As usual, the process combined manual and automatic actions.

The process

First, we located the CTS URN of Quintilian’s Institutiones using the Perseus Catalog.

Inside the file, whose name is the same as the CTS URN, we found the first and the last sentence of Quintilian’s Book 10, and discarded everything else. The resulting file (phi1002.phi001.perseus-lat2:10.txt) was split using the csplit command from GNU Coreutils. The file was split on empty lines:


csplit --prefix=phi1002.phi001.perseus-lat2:10. --digits=4 phi1002.phi001.perseus-lat2:10.txt /^$/ {*}

Now we had a directory of 754 text files, each holding an individual sentence from the Book 10 (nice information for my students, who now know they have to read 754 sentences of Quintilian for their summer exam term). BaseX will read the files one by one, convert them to XML, and import into an XML database. The program will be in XQuery.
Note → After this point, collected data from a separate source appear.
**src/rtl/particle_scheduler.sv**
```systemverilog
`default_nettype none
// ============================================================================
// Module      : particle_scheduler
// Description : Walks a frame's worth of particles out of a latency-L memory,
//               culls those at or behind the near plane, and hands the rest to
//               a projector over a ready/valid-pulse handshake.
// Revision    : 1.0 - initial release
// ============================================================================
module particle_scheduler #(
  parameter int                 NUM_PARTICLES = 64,
  parameter int                 ADDR_WIDTH    = 8,
  parameter int                 MEM_LATENCY   = 2,
  parameter logic signed [15:0] NEAR_Z        = 16'sd16
) (
  input  logic                  clk_in,
  input  logic                  rst_n_in,
  input  logic                  frame_start_in,
  output logic [ADDR_WIDTH-1:0] mem_addr_out,
  output logic                  mem_rd_en_out,
  input  logic [47:0]           mem_data_in,
  input  logic                  projector_ready_in,
  output logic [15:0]           f_x_out,
  output logic [15:0]           f_y_out,
  output logic [15:0]           f_z_out,
  output logic                  data_valid_out,
  output logic                  busy_out,
  output logic                  frame_done_out,
  output logic [ADDR_WIDTH:0]   cull_count_out,
  output logic                  overrun_out
);

  localparam logic [2:0] S_IDLE     = 3'd0;
  localparam logic [2:0] S_FETCH    = 3'd1;
  localparam logic [2:0] S_WAIT_MEM = 3'd2;
  localparam logic [2:0] S_ISSUE    = 3'd3;
  localparam logic [2:0] S_HOLDOFF  = 3'd4;
  localparam logic [2:0] S_DONE     = 3'd5;

  // Wait counter runs 0..MEM_LATENCY-1; capture happens on its last value.
  localparam int WAIT_W = (MEM_LATENCY > 1) ? $clog2(MEM_LATENCY) : 1;
  localparam logic [WAIT_W-1:0]     c_WAIT_LAST = WAIT_W'(MEM_LATENCY - 1);
  localparam logic [WAIT_W-1:0]     c_WAIT_ONE  = WAIT_W'(1);
  localparam logic [ADDR_WIDTH-1:0] c_LAST_IDX  = ADDR_WIDTH'(NUM_PARTICLES - 1);
  localparam logic [ADDR_WIDTH-1:0] c_IDX_ONE   = ADDR_WIDTH'(1);
  localparam logic [ADDR_WIDTH:0]   c_CULL_ONE  = (ADDR_WIDTH + 1)'(1);

  logic [2:0]            r_state;
  logic [ADDR_WIDTH-1:0] r_index;
  logic [WAIT_W-1:0]     r_wait;
  logic [ADDR_WIDTH:0]   r_cull;
  logic [15:0]           r_fx;
  logic [15:0]           r_fy;
  logic [15:0]           r_fz;
  logic                  r_overrun;

  logic                  w_last;
  logic signed [15:0]    w_z;
  logic                  w_cull;

  assign w_last = (r_index == c_LAST_IDX);
  assign w_z    = mem_data_in[15:0];
  assign w_cull = (w_z <= NEAR_Z);

  // Frame walker: fetch, wait out memory latency, cull or issue, advance.
  always_ff @(posedge clk_in or negedge rst_n_in) begin
    if (!rst_n_in) begin
      r_state <= S_IDLE;
      r_index <= '0;
      r_wait  <= '0;
      r_cull  <= '0;
      r_fx    <= '0;
      r_fy    <= '0;
      r_fz    <= '0;
    end else begin
      case (r_state)
        S_IDLE: begin
          if (frame_start_in) begin
            r_index <= '0;
            r_cull  <= '0;
            r_state <= S_FETCH;
          end
        end
        S_FETCH: begin
          r_wait  <= '0;
          r_state <= S_WAIT_MEM;
        end
        S_WAIT_MEM: begin
          if (r_wait == c_WAIT_LAST) begin
            r_fx <= mem_data_in[47:32];
            r_fy <= mem_data_in[31:16];
            r_fz <= mem_data_in[15:0];
            if (!w_cull) begin
              r_state <= S_ISSUE;
            end else begin
              // Culled particles skip the projector and advance directly.
              r_cull <= r_cull + c_CULL_ONE;
              if (w_last) begin
                r_state <= S_DONE;
              end else begin
                r_index <= r_index + c_IDX_ONE;
                r_state <= S_FETCH;
              end
            end
          end else begin
            r_wait <= r_wait + c_WAIT_ONE;
          end
        end
        S_ISSUE: begin
          if (projector_ready_in) begin
            r_state <= S_HOLDOFF;
          end
        end
        S_HOLDOFF: begin
          // One dead cycle lets the projector drop ready after accepting.
          if (w_last) begin
            r_state <= S_DONE;
          end else begin
            r_index <= r_index + c_IDX_ONE;
            r_state <= S_FETCH;
          end
        end
        S_DONE: begin
          r_state <= S_IDLE;
        end
        default: begin
          r_state <= S_IDLE;
        end
      endcase
    end
  end

  // Sticky overrun flag: any start request while a frame is in flight.
  always_ff @(posedge clk_in or negedge rst_n_in) begin
    if (!rst_n_in) begin
      r_overrun <= 1'b0;
    end else if (frame_start_in && (r_state != S_IDLE)) begin
      r_overrun <= 1'b1;
    end
  end

  // Strobes decode straight from state so they are one cycle wide by construction.
  assign mem_rd_en_out  = (r_state == S_FETCH);
  assign data_valid_out = (r_state == S_ISSUE) && projector_ready_in;
  assign frame_done_out = (r_state == S_DONE);
  assign busy_out       = (r_state != S_IDLE);
  assign mem_addr_out   = r_index;
  assign cull_count_out = r_cull;
  assign overrun_out    = r_overrun;
  assign f_x_out        = r_fx;
  assign f_y_out        = r_fy;
  assign f_z_out        = r_fz;

endmodule
`default_nettype wire

```
**config.mk**
```make
export PLATFORM = sky130hd
export DESIGN_NAME = particle_scheduler
export DESIGN_NICKNAME = d
export VERILOG_FILES = /design/src/rtl/particle_scheduler.sv
export SDC_FILE = /design/constraint.sdc
export NUM_CORES = 1
export LEC_CHECK = 0
export ABC_AREA = 1
export CORE_MARGIN = 8
export CORE_UTILIZATION = 48
export DETAILED_ROUTE_END_ITERATION = 10
export HOLD_SLACK_MARGIN = 0.02
export PLACE_DENSITY = 0.93
export SYNTH_ARGS = -nofsm -noshare
export SYNTH_HDL_FRONTEND = slang
export SYNTH_SLANG_ARGS = --single-unit
```
**constraint.sdc**
```tcl
create_clock -name clk_in -period 3.35 [get_ports clk_in]
set_input_delay 0.8375 -clock clk_in [delete_from_list [all_inputs] [get_ports clk_in]]
set_output_delay 0.8375 -clock clk_in [all_outputs]
set_load 0.01 [all_outputs]
```
== Word-level counts from Yosys, hierarchy flattened ==
Index checks and enable logic that the tools add are counted.

* Register bits after elaboration: 70
* Bits of input ports: 52
* Output and inout port bits: 70
* Word-level logic and storage cells: 50

* Add/subtract/negate cells: 3
* Order comparisons: 1
* Eq/ne operators: 10
* Multiplexer cells: 17
* Reductions and logical operators: 11

{| class="wikitable"
|+ Operators with widths
! operator !! count
|-
| 2-to-1 mux 8 bit || 4
|-
| 2-to-1 mux 9 bit || 3
|-
| case mux 8 bit (3 select lines) || 1
|-
| case mux 9 bit (2 select lines) || 1
|-
| <= comparator 16 x 6 -> 1 bit (second input constant) || 1
|-
| 2-to-1 mux 3 bit || 5
|-
| case mux 3 bit (5 select lines) || 1
|-
| adder 9 x 1 -> 9 bit (second input constant) || 1
|-
| adder 8 x 1 -> 8 bit (second input constant) || 1
|-
| equality test 8 x 6 -> 1 bit (second input constant) || 1
|-
| inequality test 2 bit (second input constant) || 4
|-
| AND reduction 4 bit || 2
|-
| equality test 3 x 2 -> 1 bit (second input constant) || 2
|-
| equality test 3 bit (second input constant) || 2
|-
| nonzero test 3 bit || 2
|-
| nonzero test 2 bit || 2
|-
| equality test 3 x 1 -> 1 bit (second input constant) || 1
|-
| logical NOT 3 bit || 1
|-
| AND reduction 3 bit || 1
|-
| logical AND 1 bit || 2
|-
| case mux 1 bit (2 select lines) || 1
|-
| AND reduction 2 bit || 1
|-
| adder 1 bit (second input constant) || 1
|-
| 2-to-1 mux 1 bit || 1
|}

== Logic depth before layout (Yosys ltp) ==
Gate-level depths: netlist of run 1.

* Word-level depth: 5
* Depth in mapped cells: 10
* Gate-level depth less buffers: 10

== Worst setup path after synthesis of run 1 ==
OpenSTA, ideal clock, no wires.

* Path kind: in2out
* Start: input port projector_ready_in
* End: output port data_valid_out
* Arrival time: 1029 ps
* Required time: 2513 ps
* Setup slack: 1484 ps
* Stages on the path: 2
* Path buffers: 0
* Path through: inv_1 > nor2_1

* Cells in the longest elaborated chain, start to end: 1

{| class="wikitable"
|+ RTL lines
! element !! RTL line !! RTL
|-
| start, declared || 21 || <nowiki>input logic projector_ready_in,</nowiki>
|-
| logical AND 1 bit || 143 || <nowiki>assign data_valid_out = (r_state == S_ISSUE) && projector_ready_in;</nowiki>
|-
| end, declared || 25 || <nowiki>output logic data_valid_out,</nowiki>
|}

Every way passes these cells.

== Worst setup path after layout of run 1 ==
Ends and elaborated chain as after synthesis.

==> results of run 1 <==
layer usage:
layer / share of wire / routed length, um / GRT usage
met1: 0.41 / 3540 / 0.206
met2: 0.51 / 4340 / 0.309
met3: 0.063 / 544 / 0.0524
met4: 0.018 / 156 / 0.0675
met5: 0 / 0 / 0
power groups by stage:
stage	clock network, W	logic [W]	registers (W)
6_report	0.000814	0.00206	0.00139
5_1_grt	0.000874	0.00222	0.00143
4_1_cts	0.000835	0.00209	0.00139
3_5_place_dp	0	0.00207	0.00140
3_3_place_gp	0	0.00202	0.00138
2_1_floorplan	0	0.000996	0.00153
per-stage QoR:
| step | worst slack, ns | power (W) | cells | utilization | hold WS [ns] |
|---|---|---|---|---|---|
| 2_1_floorplan | 1.48 | 0.00253 | 325 | - | 0.513 |
| 3_3_place_gp | 0.532 | 0.00340 | 536 | 0.684 | 0.462 |
| 3_5_place_dp | 0.457 | 0.00347 | 536 | 0.684 | 0.474 |
| 4_1_cts | 0.452 | 0.00432 | 552 | 0.719 | 0.493 |
| 5_1_grt | 0.413 | 0.00453 | 552 | 0.719 | 0.511 |
| 6_report | 0.457 | 0.00427 | 552 | 0.719 | 0.488 |
registers in the layout, indices dropped and copies added, names as in the netlist:
name	cells
r_wait	1
cull_count_out	9
f_x_out	16
overrun_out	1
f_y_out	16
mem_addr_out	8
r_state	3
f_z_out	16
placed cells by master (no fill, tap or decap), types with 2 or more instances in the layout:
cell type	count
mux2_4	30
inv_2	2
o21ai_0	10
nand4_1	9
nor2_1	30
clkbuf_1	2
ha_1	2
mux2_1	6
nand3_1	19
clkdlybuf4s50_1	120
clkbuf_8	9
nand2_2	3
xor2_1	6
inv_1	29
nand2_4	2
nor3_1	4
o21bai_1	2
nand2_1	78
a21oi_1	3
mux2_2	5
bufinv_16	3
dfrtp_1	70
final timing paths:
kind	to
worst max-delay path	data_valid_out
worst min register to register	f_z_out[5]$_DFFE_PN0P_
min in group asynchronous	f_x_out[4]$_DFFE_PN0P_
worst max register to register	f_x_out[0]$_DFFE_PN0P_
worst min-delay path	f_z_out[5]$_DFFE_PN0P_
max in group asynchronous	cull_count_out[0]$_DFFE_PN0P_
cell type report:
class                           instances  area (sq um)  area share
Clock buffer                           11           131      0.0269
Clock inverter                          5           106      0.0218
Inverter                               32           123      0.0251
Multi-Input combinational cell        216          1430       0.292
Sequential cell                        70          1750       0.359
Tap cell                               96           120      0.0246
Timing Repair Buffer                  122          1230       0.251
worst register-to-register path, stage by stage, from the launching register on:
cell and delay [ns]:
dfrtp_1 0.40, inv_2 0.10, nor2_4 0.05, nand2_4 0.15, inv_4 0.08, nand2_4 0.59
mux2_2 0.45
cell families (layout without fill, tap and decap cells):
family / Yosys count / count (layout) / share of synthesized area
DFF: 70 / 70 / 0.521
xor gates and xnor gates: 7 / 7 / 0.0182
muxes: 41 / 41 / 0.171
and+or+nand+nor: 149 / 149 / 0.197
buffers and inverters: 39 / 170 / 0.0536
AOI/OAI and AO/OA: 17 / 17 / 0.0309
adders and majority gates: 2 / 2 / 0.00745
==> flow_summary_export.csv, run 1 <==
group,metric,value,unit
timing,period_share,0.864,
timing,tightestPinTransition,0.826,ns
critical_path,path_cells,"clkdlybuf4s50_1, inv_1, nor2_1, clkdlybuf4s50_1",
yosys,synth_area_leaders,"dfrtp_1, mux2_4, nand2_1",
placement,place_congestion,0.801,
pwr,leakagePower,2.32,nW
floorplanning,ios,122,
floorplanning,die_x,99.7,um
floorplanning,fp.coreArea,0.00679,sq mm
critical_path,cp_num_cells,4,
pwr,power_frac_clock,0.191,
floorplanning,rows,30,
pwr,p_int,0.00283,W
yosys,synth_top_cell_by_area,"dfrtp_1",
pwr,seqPwrFrac,0.327,
critical_path,reg2regPathDepth,6,
finish,drive_gt1_frac,0.138,
timing,slew_headroom,0.449,
yosys,synth_edf_count,0,
timing,fmax,346,MHz
yosys,ys.flop_type,"dfrtp_1",
floorplanning,die-area,0.00993,sq mm
clock_network,clkLatencyLatePin,0.33,ns
critical_path,startpoint_type,"input port",
finish,final_nets,505,
timing,min_period,2.89,ns
critical_path,startpoint,"projector_ready_in",
timing,rsz0062_at_grt,"no",
clock_network,cts_made_buffers,9,
yosys,yosysMostFrequentCell,"nand2_1",
flow_run,cap_viol_max_count,0,
hold_path,hp-start,"f_z_out[5]$_DFFE_PN0P_",
pwr,power.net_switching,0.00144,W
finish,area_growth,45.4,%
clock_network,cts_resized,0,
route,ant_nets,0,
global_routing,grt_overflow,0,
timing,clock_skew,0.0133,ns
finish,fill_cells,496,
global_routing,grt_max_degree,56,
placement,hpwl,6440,um
yosys,synth_area_per_cell,10.3,sq um
route,drt_iter0_drc,77,
global_routing,grt_pass1_vias,2903,
critical_path,crit_arrival,2.06,ns
critical_path,worstPathMaxFanout,2,
placement,portBuffers,121,
critical_path,cpPeakStageDelay,0.57,ns
critical_path,cp.required,2.51,ns
yosys,ys_warn_count,0,
critical_path,r2r_slack,1.40,ns
hold_path,hold_path_depth,2,
floorplanning,initial_utilization,0.494,
critical_path,r2r-start,"r_state[1]$_DFFE_PN0P_",
global_routing,grt_usage,0.180,
route,routedWlPerCell,15.5,um
timing,setup_tns,0,ns
yosys,yosys-top-cells-count,"nand2_1, dfrtp_1, mux2_4, nor2_1, inv_1",
yosys,yosys_register_bits,70,
critical_path,crit_buf_inv,3,
floorplanning,die_height,99.7,um
hold_path,hp-class,"reg -> reg",
clock_network,htreeDepth,3,
global_routing,grt_antenna_before_repair,0,
yosys,ys_seq_area_frac,0.521,
clock_network,cts_setup_buffers,0,
critical_path,crit_type,"in -> out",
yosys,syn-num-nets,379,
route,route.detailed.drc,0,
clock_network,cts_sinks,70,
route,via_per_inst,4.82,
placement,place_area,0.00465,sq mm
clock_network,hold_buffers,0,
clock_network,clock-root-buffer,"clkbuf_8",
pwr,peakVddDrop,0.452,mV
pwr,comb_power_share,0.483,
critical_path,cp_top_family,"buffers and inverters",
finish,antennaDiodeCount,0,
route,vias,2661,
timing,drv_slew,0,
clock_network,cts_buffer_depth,2,
critical_path,critPathMostFrequentCell,"clkdlybuf4s50_1",
yosys,async_flop_share,1.00,
pwr,pwr_density_cell,874,mW/mm^2
route,wirelength,8580,um
clock_network,cts_tree,"built",
yosys,netlist_instances,325,
clock_network,path_clk_slew,0.07,ns
yosys,yosysTopAreaCellShare,0.521,
finish,final_cell_area,0.00489,sq mm
pwr,swShare,0.338,
global_routing,grt_pass1_wl,14300,um
critical_path,end_kind,"output pin",
timing,setup_viol,0,
status,status,"complete, no violations",
route,drtPass1Iterations,4,
timing,finalHoldViolations,0,
critical_path,cp_slowest_cell,"clkdlybuf4s50_1",
yosys,ys_types,29,
yosys,netlist_area,0.00336,sq mm
(Power assumes the default switching activity.)
==> inputs of run 2 (changes only) <==
--- a/config.mk
+++ b/config.mk
@@ -6,6 +6,7 @@
 export NUM_CORES = 1
 export LEC_CHECK = 0
 export ABC_AREA = 1
+export CORE_ASPECT_RATIO = 0.6
 export CORE_MARGIN = 8
 export CORE_UTILIZATION = 48
 export DETAILED_ROUTE_END_ITERATION = 10
==> run 2 against run 1 <==
Net effect: sequential cell count unchanged; final area is 1.5% higher; clock skew decreased by 0.0082 ns; sequential power is essentially flat; setup slack gained 0.032 ns; die area grew 0.88%; global-route usage increased by 2.3 points; count of clock-buffer cells in the layout fell by 1; critical path depth is the same; wire length is 13% higher; worst hold slack worse by 0.012 ns; fmax up 1.1%; critical path type unchanged; largest cell class unchanged; largest power group unchanged; highest routed layer unchanged.
==> flow_summary_export.csv, run 2 (synthesized netlist as in run 1, its figures left out) <==
group,metric,value,unit
finish,most-common-layout-cells,"clkdlybuf4s50_1, nand2_1, dfrtp_1",
timing,finalHoldViolations,0,
critical_path,crit_type,"in -> out",
clock_network,clock-root-buffer,"clkbuf_16",
route,routedWlPerCell,17.8,um
timing,setup_tns,0,ns
hold_path,hold_path_depth,1,
timing,clock_skew,0.00509,ns
floorplanning,die-area,0.0100,sq mm
global_routing,grt_max_degree,56,
flow_run,cap_viol_max_count,0,
route,vias,2778,
clock_network,clkLatencyLatePin,0.33,ns
finish,antennaDiodeCount,0,
global_routing,grt_overflow,0,
clock_network,hold_buffers,0,
pwr,leakagePower,2.36,nW
finish,area_growth,47.7,%
floorplanning,ios,122,
placement,place_area,0.00464,sq mm
timing,drv_slew,0,
critical_path,end_kind,"output pin",
timing,setup_viol,0,
clock_network,cts_setup_buffers,0,
route,drtPass1Iterations,5,
placement,place_congestion,0.851,
floorplanning,die_x,124,um
floorplanning,fp.coreArea,0.00673,sq mm
finish,layout_commonest_cell,"clkdlybuf4s50_1",
hold_path,hp-class,"reg -> reg",
placement,preCtsSetupSlack,0.502,ns
critical_path,crit_buf_inv,3,
timing,finalWorstSetupSlack,0.489,ns
critical_path,startpoint_type,"input port",
clock_network,cts_resized,0,
route,route.detailed.drc,0,
pwr,peakVddDrop,0.521,mV
clock_network,cts_made_buffers,9,
global_routing,grt_pass1_vias,2961,
clock_network,htreeDepth,3,
finish,final_cell_area,0.00496,sq mm
floorplanning,rows,23,
critical_path,cp_num_cells,4,
critical_path,reg2regPathDepth,5,
global_routing,grt_usage,0.203,
critical_path,worstPathMaxFanout,2,
critical_path,path_cells,"clkdlybuf4s50_1, inv_1, nor2_1, clkdlybuf4s50_1",
global_routing,grt_antenna_before_repair,0,
placement,hpwl,7170,um
critical_path,crit_arrival,2.02,ns
floorplanning,die_height,80.8,um
timing,rsz0062_at_grt,"no",
finish,final_nets,505,
placement,portBuffers,121,
timing,period_share,0.854,
clock_network,path_clk_slew,0.06,ns
route,ant_nets,0,
critical_path,cp.required,2.51,ns
critical_path,cp_slowest_cell,"clkdlybuf4s50_1",
timing,min_period,2.86,ns
route,via_per_inst,5.12,
placement,place_inst,527,
global_routing,grt_pass1_wl,15500,um
critical_path,critPathMostFrequentCell,"clkdlybuf4s50_1",
status,status,"complete, no violations",
pwr,pwr_density_cell,915,mW/mm^2
critical_path,cpPeakStageDelay,0.55,ns
clock_network,cts_sinks,70,
timing,fmax,350,MHz
finish,stdcell_count,543,
floorplanning,initial_utilization,0.499,
finish,drive_gt1_frac,0.143,
clock_network,cts_tree,"built",
route,drt_iter0_drc,250,
timing,slew_headroom,0.431,
clock_network,cts_buffer_depth,2,
critical_path,cp_top_family,"buffers and inverters",
timing,tightestPinTransition,0.854,ns
route,wirelength,9660,um
pwr,power,0.00454,W
## run 2: cell types whose count changed in the layout (fill, tap and decap cells not counted), sizes merged
| cell | change |
|---|---|
| bufinv | -1 |
| clkinvlp | +1 |
| inv | -1 |
| clkbuf | -1 |
| clkinv | +2 |
## run 2: final timing paths
check | slack (ns) | startpoint | endpoint
max | 0.49 | projector_ready_in | data_valid_out
min | 0.48 | overrun_out$_DFFE_PN0P_ | overrun_out$_DFFE_PN0P_
max reg2reg | 1.37 | r_state[2]$_DFFE_PN0P_ | f_y_out[6]$_DFFE_PN0P_
min reg2reg | 0.48 | overrun_out$_DFFE_PN0P_ | overrun_out$_DFFE_PN0P_
max in group asynchronous | 2.12 | rst_n_in | f_z_out[3]$_DFFE_PN0P_
min in group asynchronous | 0.56 | rst_n_in | mem_addr_out[7]$_DFFE_PN0P_
## run 2: cell type report
class | count | area (sq um)
inverters | 32 | 123
fillers | 483 | 1770
well taps | 87 | 109
clock inverters | 6 | 85.1
multi-input cells | 216 | 1430
repair buffers | 122 | 1230
clock buffers | 10 | 239
flip-flops and latches | 70 | 1750
## run 2: per-layer routing
metal  up-vias  global-route usage  part of all wire
met5         -                   0                 0
met4         0              0.0638             0.011
met3        11              0.0817              0.11
li1       1312                   -                 -
met1      1319               0.238              0.40
met2       136               0.339              0.48
## run 2: through the flow
stage,utilization,hold slack [ns]
6_report,0.737,0.476
2_1_floorplan,-,0.513
3_3_place_gp,0.689,0.460
4_1_cts,0.737,0.482
3_5_place_dp,0.689,0.468
5_1_grt,0.737,0.514
## run 2: report_power, final
| part | total, W | internal (W) | switching, W | leakage [nW] |
|---|---|---|---|---|
| registers | 0.00142 | 0.00119 | 0.000228 | 0.858 |
| logic | 0.00210 | 0.00114 | 0.000956 | 1.34 |
| clock network | 0.00102 | 0.000668 | 0.000354 | 0.154 |
| total | 0.00454 | 0.00300 | 0.00154 | 2.36 |
==> inputs of run 3 (changes only) <==
--- a/config.mk
+++ b/config.mk
@@ -9,6 +9,7 @@
 export CORE_ASPECT_RATIO = 0.6
 export CORE_MARGIN = 8
 export CORE_UTILIZATION = 48
+export CTS_CLUSTER_SIZE = 40
 export DETAILED_ROUTE_END_ITERATION = 10
 export HOLD_SLACK_MARGIN = 0.02
 export PLACE_DENSITY = 0.93
==> results of run 3 <==
No change in the layout: final DEF, timing and power equal those of run 2.
==> RTL edit, RTL diff (flow settings as in run 1) <==
The parameter `MEM_LATENCY` goes from 2 to 8.
--- a/src/rtl/particle_scheduler.sv
+++ b/src/rtl/particle_scheduler.sv
@@ -9,7 +9,7 @@
 module particle_scheduler #(
   parameter int                 NUM_PARTICLES = 64,
   parameter int                 ADDR_WIDTH    = 8,
-  parameter int                 MEM_LATENCY   = 2,
+  parameter int                 MEM_LATENCY   = 8,
   parameter logic signed [15:0] NEAR_Z        = 16'sd16
 ) (
   input  logic                  clk_in,
Behaviour: not the same (Yosys sat finds a counterexample within 10 cycles, from zero or initial values and one cycle with rst_n_in low).
==> RTL edit against run 1 <==
- area after synthesis fell by 2.7%
- power fell by 10%
- routed wire length fell by 1.4%
- synthesized cell count fell by 1.8%
- setup slack improved by 0.073 ns
- maximum frequency rose by 2.6%
- count of clock-buffer cells in the layout rose by 2
- final area fell by 2.3%
- clock skew fell by 0.0033 ns
- sequential cell count rose by 2
- largest cell class unchanged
Before writing the program, we had to remove the comments (in lines starting with #). This bash one-liner did that, calling sed:


for f in `ls -1`; do sed -i '/^#/d' ${f}; done

This is how BaseX converts a single file from CSV into XML:


let $f := "/home/neven/Documents/documents/skola/latstil/lektira/quint10/phi1002.phi001.perseus-lat2:10.0740"
let $csv := csv:parse(file:read-text($f), map { 'separator': 'tab' })
return $csv

Everything did not go smoothly. Because Quintilian uses a certain number of Greek words, and these were not transmitted well into the ISO-8859-1 encoding the UD files use, we had to locate and transliterate the Greek adverb τροπικῶς. The rest of Quintilian’s Greek is garbled too (though it seems to be correctly interpreted morphologically!), but it did not choke BaseX.

This is the XQuery which finds all CSV files and returns XML of their data:


declare function local:conllu($f){
  let $csv := csv:parse(file:read-text($f), map { 'separator': 'tab' })
return $csv
};

let $dir := "/home/neven/Documents/documents/skola/latstil/lektira/quint10/"
for $f in file:list($dir, xs:boolean(0), 'phi1002.phi001.perseus-lat2:10.*')
return local:conllu($dir || $f)

Note that, for elegance and readability, we have moved the conversion from CSV to XML to a local function local:conllu($f).

Then we created “by hand” a quint10 database and add to it each XML node produced by the script:


declare function local:conllu($f){
  let $csv := csv:parse(file:read-text($f), map { 'separator': 'tab' })
return $csv
};

let $dir := "/home/neven/Documents/documents/skola/latstil/lektira/quint10/"
for $f in file:list($dir, xs:boolean(0), 'phi1002.phi001.perseus-lat2:10.*')
let $csv := local:conllu($dir || $f)
return db:add("quint10", $csv, $f)

The XQuery script above produces an XML database holding lemmata, morphological, and dependency annotations for the fragment of Quintilian we have selected – Quintilian’s Book 10. We have lost the sent id metadata from the original file (we lost them when we discarded the comments); they could have been preserved as part of the file name. There is also a problem with the Greek words, which seem to have not taken well the travel through the Universal Dependency annotation pipeline.

In any case, the database is now ready to be queried.